• _EXERCISE OBJECTIVE_
From the data below, return the exact lines starting at the line containing "run 2: timing" and ending at the line containing "-5,12 +5,14 @@", both included, and nothing else.

━━━ SOURCE DATA ━━━

$ cat config.mk
export PLATFORM = sky130hd
export DESIGN_NAME = rq_rd_req_split
export DESIGN_NICKNAME = d
export VERILOG_FILES = /design/src/rtl/hca_dma_pkg.sv /design/src/rtl/rq_tag_pool.sv /design/src/rtl/rq_rd_req_split.sv
export SDC_FILE = /design/constraint.sdc
export NUM_CORES = 1
export LEC_CHECK = 0
export CORE_AREA = 2 2 185 187
export CTS_CLUSTER_DIAMETER = 100
export DETAILED_ROUTE_END_ITERATION = 6
export DIE_AREA = 0 0 187 189
export GPL_ROUTABILITY_DRIVEN = 0
export HOLD_SLACK_MARGIN = 0.03
export PLACE_DENSITY = 0.86
export SYNTH_ARGS = -nofsm -noshare
export SYNTH_HDL_FRONTEND = slang
export SYNTH_SLANG_ARGS = --single-unit
$ cat constraint.sdc
create_clock -name pcie_clk -period 5.8 [get_ports pcie_clk]
set_input_delay 0.58 -clock pcie_clk [delete_from_list [all_inputs] [get_ports pcie_clk]]
set_output_delay 0.58 -clock pcie_clk [all_outputs]
set_load 0.1 [all_outputs]
$ cat src/rtl/hca_dma_pkg.sv
// hca_dma_pkg: RQ descriptor layout, request codes, MRRS decode and splitter FSM states
package hca_dma_pkg;
  localparam int DESC_ADDR_LSB  = 2;
  localparam int DESC_DWCNT_LSB = 64;
  localparam int DESC_DWCNT_W   = 11;
  localparam int DESC_REQ_LSB   = 75;
  localparam int DESC_TAG_LSB   = 96;
  localparam logic [3:0] REQ_MEM_RD = 4'b0000;
  typedef enum logic [1:0] {ST_IDLE, ST_CALC, ST_TAG, ST_SEND} rq_state_e;
  function automatic logic [12:0] mrrs_bytes(input logic [2:0] code);
    return code >= 3'd5 ? 13'd4096 : 13'd128 << code;
  endfunction
endpackage

$ cat src/rtl/rq_tag_pool.sv
// rq_tag_pool: free-tag bitmap handing out the lowest free tag and flagging bad frees
module rq_tag_pool #(
  parameter int NUM_TAGS = 32
) (
  input  logic       clk,
  input  logic       rst_n,
  input  logic       alloc,
  input  logic       free_valid,
  input  logic [7:0] free_tag,
  output logic [7:0] alloc_tag,
  output logic       empty,
  output logic       err_dbl_free
);
  localparam int TW = $clog2(NUM_TAGS);
  logic [NUM_TAGS-1:0] free_q, free_d;
  logic err_q, err_d, in_range;
  always_comb begin
    alloc_tag = '0;
    for (int i = NUM_TAGS - 1; i >= 0; i--) if (free_q[i]) alloc_tag = 8'(i);
    empty = ~|free_q;
    in_range = {1'b0, free_tag} < 9'(NUM_TAGS);
    err_d = free_valid && (!in_range || free_q[free_tag[TW-1:0]]);
    free_d = free_q;
    if (alloc && !empty) free_d[alloc_tag[TW-1:0]] = 1'b0;
    if (free_valid && !err_d) free_d[free_tag[TW-1:0]] = 1'b1;
  end
  always_ff @(posedge clk or negedge rst_n) begin
    if (!rst_n) begin
      free_q <= '1;
      err_q <= 1'b0;
    end else begin
      free_q <= free_d;
      err_q <= err_d;
    end
  end
  assign err_dbl_free = err_q;
endmodule

$ cat src/rtl/rq_rd_req_split.sv
// rq_rd_req_split: splits DMA read commands into MRRS/4KB-bounded PCIe MRd descriptors on the RQ port
module rq_rd_req_split
  import hca_dma_pkg::*;
#(
  parameter int C_DATA_WIDTH = 256,
  parameter int KEEP_WIDTH   = C_DATA_WIDTH / 32,
  parameter int LEN_WIDTH    = 16,
  parameter int ID_WIDTH     = 8,
  parameter int NUM_TAGS     = 32
) (
  input  logic                    pcie_clk,
  input  logic                    user_reset_n,
  input  logic [2:0]              cfg_max_read_req,
  input  logic                    req_valid,
  output logic                    req_ready,
  input  logic [63:0]             req_addr,
  input  logic [LEN_WIDTH-1:0]    req_len,
  input  logic [ID_WIDTH-1:0]     req_id,
  output logic                    s_axis_rq_tvalid,
  output logic                    s_axis_rq_tlast,
  output logic [C_DATA_WIDTH-1:0] s_axis_rq_tdata,
  output logic [59:0]             s_axis_rq_tuser,
  output logic [KEEP_WIDTH-1:0]   s_axis_rq_tkeep,
  input  logic                    s_axis_rq_tready,
  output logic                    tag_info_valid,
  output logic [7:0]              tag_info_tag,
  output logic [ID_WIDTH-1:0]     tag_info_id,
  output logic [LEN_WIDTH-1:0]    tag_info_offset,
  output logic [12:0]             tag_info_bytes,
  input  logic                    tag_free_valid,
  input  logic [7:0]              tag_free_tag,
  output logic                    err_dbl_free
);
  rq_state_e state_q, state_d;
  logic [63:0] addr_q, addr_d;
  logic [LEN_WIDTH-1:0] rem_q, rem_d, off_q, off_d, m1, ti_off_q, ti_off_d;
  logic [ID_WIDTH-1:0] id_q, id_d, ti_id_q, ti_id_d;
  logic [12:0] mrrs_q, mrrs_d, chunk_q, chunk_d, bnd, ti_bytes_q, ti_bytes_d;
  logic tvalid_q, tvalid_d, tlast_q, tlast_d, req_ready_q, req_ready_d, ti_valid_q, ti_valid_d;
  logic [C_DATA_WIDTH-1:0] tdata_q, tdata_d;
  logic [59:0] tuser_q, tuser_d;
  logic [KEEP_WIDTH-1:0] tkeep_q, tkeep_d;
  logic [7:0] ti_tag_q, ti_tag_d, alloc_tag;
  logic [13:0] dw;
  logic [1:0] e;
  logic [3:0] fbe, lbe;
  logic [127:0] desc;
  logic alloc, empty, hs, one_dw;
  rq_tag_pool #(.NUM_TAGS(NUM_TAGS)) u_pool (
    .clk(pcie_clk), .rst_n(user_reset_n), .alloc(alloc), .free_valid(tag_free_valid),
    .free_tag(tag_free_tag), .alloc_tag(alloc_tag), .empty(empty), .err_dbl_free(err_dbl_free)
  );
  always_comb begin
    state_d = state_q;
    addr_d = addr_q;
    rem_d = rem_q;
    off_d = off_q;
    id_d = id_q;
    mrrs_d = mrrs_q;
    chunk_d = chunk_q;
    tvalid_d = tvalid_q;
    tdata_d = tdata_q;
    tuser_d = tuser_q;
    tkeep_d = tkeep_q;
    ti_valid_d = 1'b0;
    ti_tag_d = ti_tag_q;
    ti_id_d = ti_id_q;
    ti_off_d = ti_off_q;
    ti_bytes_d = ti_bytes_q;
    alloc = 1'b0;
    bnd = 13'd4096 - 13'(addr_q[11:0]);
    m1 = rem_q < LEN_WIDTH'(mrrs_q) ? rem_q : LEN_WIDTH'(mrrs_q);
    dw = 14'(addr_q[1:0]) + 14'(chunk_q) + 14'd3;
    one_dw = dw[13:2] == 12'd1;
    e = addr_q[1:0] + chunk_q[1:0] - 2'd1;
    lbe = 4'hF >> (2'd3 - e);
    fbe = 4'hF << addr_q[1:0];
    desc = '0;
    desc[63:DESC_ADDR_LSB] = addr_q[63:DESC_ADDR_LSB];
    desc[DESC_DWCNT_LSB +: DESC_DWCNT_W] = dw[12:2];
    desc[DESC_REQ_LSB +: 4] = REQ_MEM_RD;
    desc[DESC_TAG_LSB +: 8] = alloc_tag;
    hs = state_q == ST_SEND && s_axis_rq_tready;
    if (state_q == ST_IDLE && req_valid && req_ready_q) begin
      addr_d = req_addr;
      rem_d = req_len;
      off_d = '0;
      id_d = req_id;
      mrrs_d = mrrs_bytes(cfg_max_read_req);
      state_d = req_len == '0 ? ST_IDLE : ST_CALC;
    end
    if (state_q == ST_CALC) begin
      chunk_d = m1 < LEN_WIDTH'(bnd) ? 13'(m1) : bnd;
      state_d = ST_TAG;
    end
    if (state_q == ST_TAG && !empty) begin
      alloc = 1'b1;
      tvalid_d = 1'b1;
      tdata_d = C_DATA_WIDTH'(desc);
      tuser_d = {52'b0, one_dw ? 4'h0 : lbe, one_dw ? fbe & lbe : fbe};
      tkeep_d = KEEP_WIDTH'(4'hF);
      state_d = ST_SEND;
    end
    if (hs) begin
      ti_valid_d = 1'b1;
      ti_tag_d = tdata_q[DESC_TAG_LSB +: 8];
      ti_id_d = id_q;
      ti_off_d = off_q;
      ti_bytes_d = chunk_q;
      addr_d = addr_q + 64'(chunk_q);
      off_d = off_q + LEN_WIDTH'(chunk_q);
      rem_d = rem_q - LEN_WIDTH'(chunk_q);
      tvalid_d = 1'b0;
      state_d = rem_d != '0 ? ST_CALC : ST_IDLE;
    end
    req_ready_d = state_d == ST_IDLE;
    tlast_d = tvalid_d;
  end
  always_ff @(posedge pcie_clk or negedge user_reset_n) begin
    if (!user_reset_n) begin
      state_q <= ST_IDLE;
      addr_q <= '0;
      rem_q <= '0;
      off_q <= '0;
      id_q <= '0;
      mrrs_q <= '0;
      chunk_q <= '0;
      tvalid_q <= 1'b0;
      tlast_q <= 1'b0;
      tdata_q <= '0;
      tuser_q <= '0;
      tkeep_q <= '0;
      req_ready_q <= 1'b0;
      ti_valid_q <= 1'b0;
      ti_tag_q <= '0;
      ti_id_q <= '0;
      ti_off_q <= '0;
      ti_bytes_q <= '0;
    end else begin
      state_q <= state_d;
      addr_q <= addr_d;
      rem_q <= rem_d;
      off_q <= off_d;
      id_q <= id_d;
      mrrs_q <= mrrs_d;
      chunk_q <= chunk_d;
      tvalid_q <= tvalid_d;
      tlast_q <= tlast_d;
      tdata_q <= tdata_d;
      tuser_q <= tuser_d;
      tkeep_q <= tkeep_d;
      req_ready_q <= req_ready_d;
      ti_valid_q <= ti_valid_d;
      ti_tag_q <= ti_tag_d;
      ti_id_q <= ti_id_d;
      ti_off_q <= ti_off_d;
      ti_bytes_q <= ti_bytes_d;
    end
  end
  assign req_ready = req_ready_q;
  assign s_axis_rq_tvalid = tvalid_q;
  assign s_axis_rq_tlast = tlast_q;
  assign s_axis_rq_tdata = tdata_q;
  assign s_axis_rq_tuser = tuser_q;
  assign s_axis_rq_tkeep = tkeep_q;
  assign tag_info_valid = ti_valid_q;
  assign tag_info_tag = ti_tag_q;
  assign tag_info_id = ti_id_q;
  assign tag_info_offset = ti_off_q;
  assign tag_info_bytes = ti_bytes_q;
endmodule
==> results of run 1 <==
==> layout make-up <==
cell class | count | area, µm²
fill | 2772 | 12790
multi-input combinational | 1568 | 8707
sequential | 290 | 7297
timing repair buffer | 250 | 2495
clock buffer | 53 | 1086
tap | 448 | 560.5
inverter | 71 | 266.5
clock inverter | 9 | 73.82
antenna | 3 | 7.507
==> state kept, by name, indices dropped and copies added (netlist names), 2 cells and up <==
name / count
s_axis_rq_tuser: 8
chunk_q: 13
rem_q: 16
tag_info_id: 8
tag_info_bytes: 13
s_axis_rq_tdata: 78
tag_info_offset: 16
tag_info_tag: 5
u_pool.free_q: 32
id_q: 8
addr_q: 64
mrrs_q: 6
off_q: 16
state_q: 2
==> per-stage QoR <==
step | setup WS, ps | instance area (µm²) | hold slack [ps] | cells | utilization
after detailed placement | 1482 | 19330 | 460.1 | 2627 | 0.5807
after floorplan | 1928 | 18320 | 284.4 | 2242 | -
final | 1374 | 20490 | 78.82 | 2692 | 0.6158
after global routing | 1172 | 20490 | 145.9 | 2690 | 0.6156
after global placement | 1652 | 19330 | 453.4 | 2627 | 0.5807
after CTS | 1456 | 20490 | 135.3 | 2689 | 0.6155
==> layer usage <==
| layer | routed length (µm) | track usage |
|---|---|---|
| met4 | 1941 | 0.1105 |
| met2 | 23850 | 0.4552 |
| met1 | 19210 | 0.3497 |
| met5 | 11 | 0 |
| met3 | 4625 | 0.04986 |
==> cell usage in the layout, fill, tap and decap left out, drive strengths merged, types with 13 or more instances in the layout <==
cell / n
nor4: 22
mux2: 13
a21oi: 57
and3: 20
ha: 63
nand2: 449
dfrtp: 258
conb: 237
o21a: 14
nor2: 113
o21ai: 170
a311oi: 15
clkbuf: 53
xnor2: 32
nand3: 36
a21o: 13
nor2b: 13
o211ai: 17
nand4: 19
a211oi: 28
nand2b: 14
inv: 72
nor3: 31
and2: 15
clkdlybuf4s50: 239
xor2: 16
dfstp: 32
a22oi: 20
==> cell families after synthesis <==
logic type,Yosys count,synth area share
AOI/OAI and AO/OA,409,0.1483
xor gates and xnor gates,48,0.02412
adders and majority gates,67,0.04981
buffers and inverters,384,0.1351
DFF,290,0.4186
muxes,34,0.02763
other,1,0.0002151
and+or+nand+nor,773,0.1962
==> path summary, 6_finish.rpt <==
check | endpoint | depth (start not counted) | from | slack, ps
worst max-delay path | addr_q[41] | 11 | chunk_q[1] | 1370
worst min-delay path | tag_info_offset[1] | 1 | user_reset_n | 80
worst max register to register | addr_q[41] | 11 | chunk_q[1] | 1370
worst min register to register | tag_info_id[1] | 2 | id_q[1] | 470
max in group asynchronous | tag_info_tag[3] | 2 | user_reset_n | 4210
min in group pcie_clk | tag_info_id[1] | 2 | id_q[1] | 470
==> reports/results.txt, run 1 <==
Vias post-DR = 15,220
CP cell instances = inv_1 > ha_1 > a21o_1 > a21oi_1 > o21ai_0 > a2111oi_0 > nor4_1 > nor2_1 > nor2_1 > and3_1 > mux2_2
Htree depth = 2
Post-synth ARST share = 1.000
Cell variety after synth = 72
Boundary Pins = 478
Setup crit end kind = register
Max stage delay on crit path = 1050 ps
Final setup fails = 0
Critical Path Most Common Cell = nor2_1
Slew HR = 0.1671
Unrepaired setup endpoints after global routing = no
Crit start category = register
Layout cell share with drive strength beyond 1 = 0.06247
Share of the synthesized area in the top cell type = 0.3704
DP HPWL = 35.48 mm
Number of port buffers = 240
First-pass GRT wire length = 77.47 mm
Synthesis Warnings = 0
Chip width = 187 µm
Clock root cell = clkbuf_16
Register area share after synthesis = 0.4186
Max Cap Violations = 0
Worst Path Max Fanout = 9
Worst path arrival time = 4820 ps
Worst-Skew Late Latency = 510 ps
CP top delay family = compound AO/OA/AOI/OAI gates
Worst Path Buf+Inv = 1
F_max = 225.9 MHz
Vias in the first global route = 14,512
Cts repair resizes = 0
Yosys reg bits = 290
Crit path required time = 6190 ps
Initial antenna violation count = 3
Fin crit period = 4426 ps
Row count = 67
Worst-Margin Slew = 1218 ps
DRC Markers = 0
Synthesis-to-finish area growth = 17.56%
Routed len/inst = 18.44 µm
Most used DFF post-synth = dfrtp_1
Slowest CP cell = a2111oi_0
Top-count cell post-synth = nand2_1
Mapped Avg Cell Area = 8.690 µm²
CTS tree = yes
Pin count of the biggest net entering global routing = 113
Final hold viol count = 0
Top post-synthesis cells by area = dfrtp_1 37%, buf_4 10%, nand2_1 9.7%
Post-Syn Area = 17,430 µm²
CTS Sinks = 290
Setup TNS = 0 ps
ANT nets after route = 0
Setup Crit Path Kind = register to register
Clock transition at path regs = 60 ps
Crit share post-route = 0.7631
Post-synth EDFFs = 0
DRT Wirelength = 49.65 mm
Initial Util = 0.5238
Cells after synthesis = 2,006
Top cells by count, synth = 449 x nand2_1, 258 x dfrtp_1, 241 x buf_4
DIE AREA = 35,340 µm²
Core area = 33,280 µm²
Cts hold-fix bufs = 0
Vias/cell = 5.654
Max Clock Skew = 15.62 ps
Dominant cell type by area after synthesis = dfrtp_1
Final Slew Violations = 0
Post CTS Setup Buffer Count = 0
Tightest Hold Check Type = input port to asynchronous set/reset pin
Fin nets = 2,386
Status = finished clean
Die Height = 189 µm
DRT iter0 DRCs = 1,388
CTS Buf Count = 34
Drt pass-1 iters = 6
Longest Clk Path Bufs = 3
Overall Global Routing Usage = 0.2719
Total grt overflow = 0
Power of run 1 is not shown: default switching activity piles up to over one toggle a cycle in this logic, so the estimate is an artifact.
==> run 2: changes to the inputs <==
--- a/config.mk
+++ b/config.mk
@@ -5,13 +5,12 @@
 export SDC_FILE = /design/constraint.sdc
 export NUM_CORES = 1
 export LEC_CHECK = 0
-export CORE_AREA = 2 2 185 187
+export CORE_UTILIZATION = 49
 export CTS_CLUSTER_DIAMETER = 100
 export DETAILED_ROUTE_END_ITERATION = 6
-export DIE_AREA = 0 0 187 189
 export GPL_ROUTABILITY_DRIVEN = 0
 export HOLD_SLACK_MARGIN = 0.03
-export PLACE_DENSITY = 0.86
+export PLACE_DENSITY = 0.81
 export SYNTH_ARGS = -nofsm -noshare
 export SYNTH_HDL_FRONTEND = slang
 export SYNTH_SLANG_ARGS = --single-unit
==> constraint.sdc (replaced) <==
create_clock -name pcie_clk -period 4.13 [get_ports pcie_clk]
set_input_delay 0.413 -clock pcie_clk [delete_from_list [all_inputs] [get_ports pcie_clk]]
set_output_delay 0.413 -clock pcie_clk [all_outputs]
set_load 0.1 [all_outputs]
==> reports/results.txt, run 2 (same netlist as run 1, synthesis figures left out) <==
Fin nets = 2,401
Commonest non-fill, non-tap cell in the layout = nand2_1
Vias/cell = 5.572
Initial antenna violation count = 6
Worst-Margin Slew = 1075 ps
Vias in the first global route = 14,549
Core area = 34,800 µm²
Pre-CTS WS = 108.9 ps
Crit start category = register
Drt pass-1 iters = 5
R2r setup slk = 180 ps
Chip width = 190.6 µm
Hold slack final = -16.70 ps
Crit path required time = 4520 ps
Setup crit end kind = register
Longest Clk Path Bufs = 3
Final setup fails = 0
Most frequent cells in the layout = 449 x nand2_1, 258 x dfrtp_1, 239 x clkdlybuf4s50_1
DP HPWL = 35.07 mm
Pin count of the biggest net entering global routing = 129
Routed len/inst = 18.06 µm
Cts hold-fix bufs = 0
Slew HR = 0.2808
First-pass GRT wire length = 76.46 mm
DRC Markers = 0
Max FFs per register = 78
Failing checks = negative hold slack
ANT nets after route = 0
Max Clock Skew = 18.05 ps
CTS tree = yes
Initial Util = 0.5009
Final Worst Setup Slack = 176.4 ps
Status = finished, violations left
CTS Buf Count = 34
Synthesis-to-finish area growth = 17.83%
DIE AREA = 36,330 µm²
F_max = 252.9 MHz
Crit share post-route = 0.9573
Max Cap Violations = 0
CTS Sinks = 290
Clock root cell = clkbuf_16
Setup Crit Path Kind = register to register
Worst path arrival time = 4340 ps
Boundary Pins = 478
Tightest Hold Check Type = input port to asynchronous set/reset pin
Clock transition at path regs = 50 ps
Number of port buffers = 240
Worst Path Max Fanout = 12
Fin crit period = 3954 ps
Row count = 68
Final Slew Violations = 0
Vias post-DR = 15,106
Die Height = 190.6 µm
Overall Global Routing Usage = 0.2664
DRT iter0 DRCs = 1,352
Worst-Skew Late Latency = 510 ps
DRT Wirelength = 48.97 mm
Fillers = 3,001
Final hold viol count = 3
Layout cell share with drive strength beyond 1 = 0.06575
Htree depth = 2
Total grt overflow = 0
run 2: cell count changes in the layout (fill, tap and decap cells not counted), moves of 2 or more:
cell,delta
clkbuf_16,-2
buf_4,+12
clkbuf_1,+4
clkinv_2,-2
buf_12,+3
diode_2,+2
clkbuf_8,-7
run 2: stage by stage:
stage	utilization	hold WS (ps)	std cells	instance area (µm²)	TNS, ps
floorplan	-	117.4	2242	18320	0
global placement	0.5599	445.8	2649	19480	0
CTS	0.5897	69.08	2706	20520	0
finish	0.5902	-16.70	2711	20540	0
detailed placement	0.5599	461.4	2649	19480	0
global route	0.5901	107.0	2709	20530	-56.28
run 2: cell type report:
| type | instances | area (µm²) | share of cell area |
|---|---|---|---|
| flip-flops and latches | 290 | 7297 | 0.3553 |
| well taps | 455 | 569.3 | 0.02772 |
| repair buffers | 265 | 2645 | 0.1288 |
| clock inverters | 9 | 81.33 | 0.003960 |
| clock buffers | 48 | 954.7 | 0.04648 |
| inverters | 71 | 266.5 | 0.01298 |
| multi-input cells | 1568 | 8713 | 0.4242 |
| diodes | 5 | 12.51 | 0.0006092 |
run 2: path summary, 6_finish.rpt:
path	startpoint	to	cells after the start
worst max-delay path	rem_q[7]	chunk_q[2]	20
worst min-delay path	user_reset_n	tag_info_offset[5]	1
worst max register to register	rem_q[7]	chunk_q[2]	20
worst min register to register	s_axis_rq_tuser[6]	s_axis_rq_tuser[6]	2
max in group asynchronous	user_reset_n	s_axis_rq_tlast	2
min in group pcie_clk	req_id[1]	id_q[1]	3
run 2: layer usage:
layer  vias up  global-route usage  routed length [µm]
li1       6891                   -                   -
met1      7268              0.3395               19400
met2       791              0.4418               23510
met3       154             0.04840                4177
met4         2              0.1169                1870
met5         -                   0                  13
run 2: critical path, cell delays in order (launching register included):
cell and delay [ps]:
dfrtp_1 410, ha_1 300, o21a_1 160, o21ai_0 130, a21oi_1 100, a211oi_1 330, and2_2 270, buf_4 190
nor2_1 60, a21oi_1 190, inv_1 70, ha_1 320, a21oi_1 140, nor2b_1 50, o21ai_0 140, nand2b_1 70
a21oi_1 170, o21ai_2 160, buf_12 180, mux2i_1 120, mux2_2 270
run 2: timing repair:
item                       4_1_cts  5_1_grt
resized for setup                0        3
setup endpoints to repair        0       13
buffers inserted                 0        0
Power of run 2 is left out for the same reason.
==> run 3: changes to the inputs <==
--- a/config.mk
+++ b/config.mk
@@ -5,12 +5,14 @@
 export SDC_FILE = /design/constraint.sdc
 export NUM_CORES = 1
 export LEC_CHECK = 0
-export CORE_UTILIZATION = 49
+export CORE_AREA = 2 2 185 187
 export CTS_CLUSTER_DIAMETER = 100
+export CTS_CLUSTER_SIZE = 25
 export DETAILED_ROUTE_END_ITERATION = 6
+export DIE_AREA = 0 0 187 189
 export GPL_ROUTABILITY_DRIVEN = 0
 export HOLD_SLACK_MARGIN = 0.03
-export PLACE_DENSITY = 0.81
+export PLACE_DENSITY = 0.86
 export SYNTH_ARGS = -nofsm -noshare
 export SYNTH_HDL_FRONTEND = slang
 export SYNTH_SLANG_ARGS = --single-unit
==> constraint.sdc (replaced) <==
create_clock -name pcie_clk -period 4.7 [get_ports pcie_clk]
set_input_delay 0.47 -clock pcie_clk [delete_from_list [all_inputs] [get_ports pcie_clk]]
set_output_delay 0.47 -clock pcie_clk [all_outputs]
set_load 0.1 [all_outputs]
==> reports/results.txt, run 3 (same netlist as run 1, synthesis figures left out) <==
Overall Global Routing Usage = 0.2695
Fin nets = 2,376
CP Launch Point = rem_q[7]
Worst Path Max Fanout = 11
Initial antenna violation count = 5
Longest Clk Path Bufs = 3
Clock root cell = clkbuf_16
R2r setup slk = 330 ps
Slowest CP cell = o21ai_2
Chip width = 187 µm
CP cell instances = ha_1 > o21a_1 > o21ai_0 > a21oi_1 > a211oi_1 > and2_1 > buf_4 > nor2_1 > a21oi_1 > inv_1 > ha_1 > and3_1 > nand3_1 > o21ai_2 > buf_4 > mux2_2 > o21ai_0
Crit share post-route = 0.9298
Unrepaired setup endpoints after global routing = no
Worst path arrival time = 4790 ps
DIE AREA = 35,340 µm²
Setup Crit Path Kind = register to register
Layout cell share with drive strength beyond 1 = 0.05068
Vias/cell = 5.714
Drt pass-1 iters = 6
Max stage delay on crit path = 570 ps
DRC Markers = 0
Pin count of the biggest net entering global routing = 129
CTS Buf Count = 15
Row count = 67
Final hold viol count = 0
CTS Sinks = 290
Register area = 7297 µm²
First-pass GRT wire length = 77.07 mm
Fin crit period = 4370 ps
DRT Wirelength = 49.44 mm
Setup crit end kind = register
Vias post-DR = 15,199
Fin area = 19,870 µm²
Final setup fails = 0
Fillers = 2,870
Max Clock Skew = 21.53 ps
Number of port buffers = 240
F_max = 228.8 MHz
Area of the multi-input gates = 8711 µm²
Htree depth = 1
Synthesis-to-finish area growth = 13.97%
Boundary Pins = 478
Slew HR = 0.2168
Commonest non-fill, non-tap cell in the layout = nand2_1
CTS tree = yes
R2r endpoint = chunk_q[10]
Crit path required time = 5120 ps
Initial Util = 0.5238
Core area = 33,280 µm²
Status = finished clean
Setup TNS = 0 ps
Crit start category = register
Die Height = 189 µm
Max FFs per register = 78
Max Cap Violations = 0
Clock transition at path regs = 110 ps
Final Slew Violations = 0
Most frequent cells in the layout = 449 x nand2_1, 258 x dfrtp_1, 239 x clkdlybuf4s50_1
Total grt overflow = 0
Worst r2r src = rem_q[7]
Cts hold-fix bufs = 0
DRT iter0 DRCs = 1,226
Worst-Margin Slew = 1175 ps
Dpl cell area = 19,390 µm²
ANT nets after route = 0
Routed len/inst = 18.59 µm
DP HPWL = 35.60 mm
Worst-Skew Late Latency = 510 ps
Vias in the first global route = 14,656
Worst-case reg-to-reg path depth = 17
Tightest Hold Check Type = input port to asynchronous set/reset pin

━━━

• _SOLUTION TO THIS PROBLEM_
run 2: timing repair:
item                       4_1_cts  5_1_grt
resized for setup                0        3
setup endpoints to repair        0       13
buffers inserted                 0        0
Power of run 2 is left out for the same reason.
==> run 3: changes to the inputs <==
--- a/config.mk
+++ b/config.mk
@@ -5,12 +5,14 @@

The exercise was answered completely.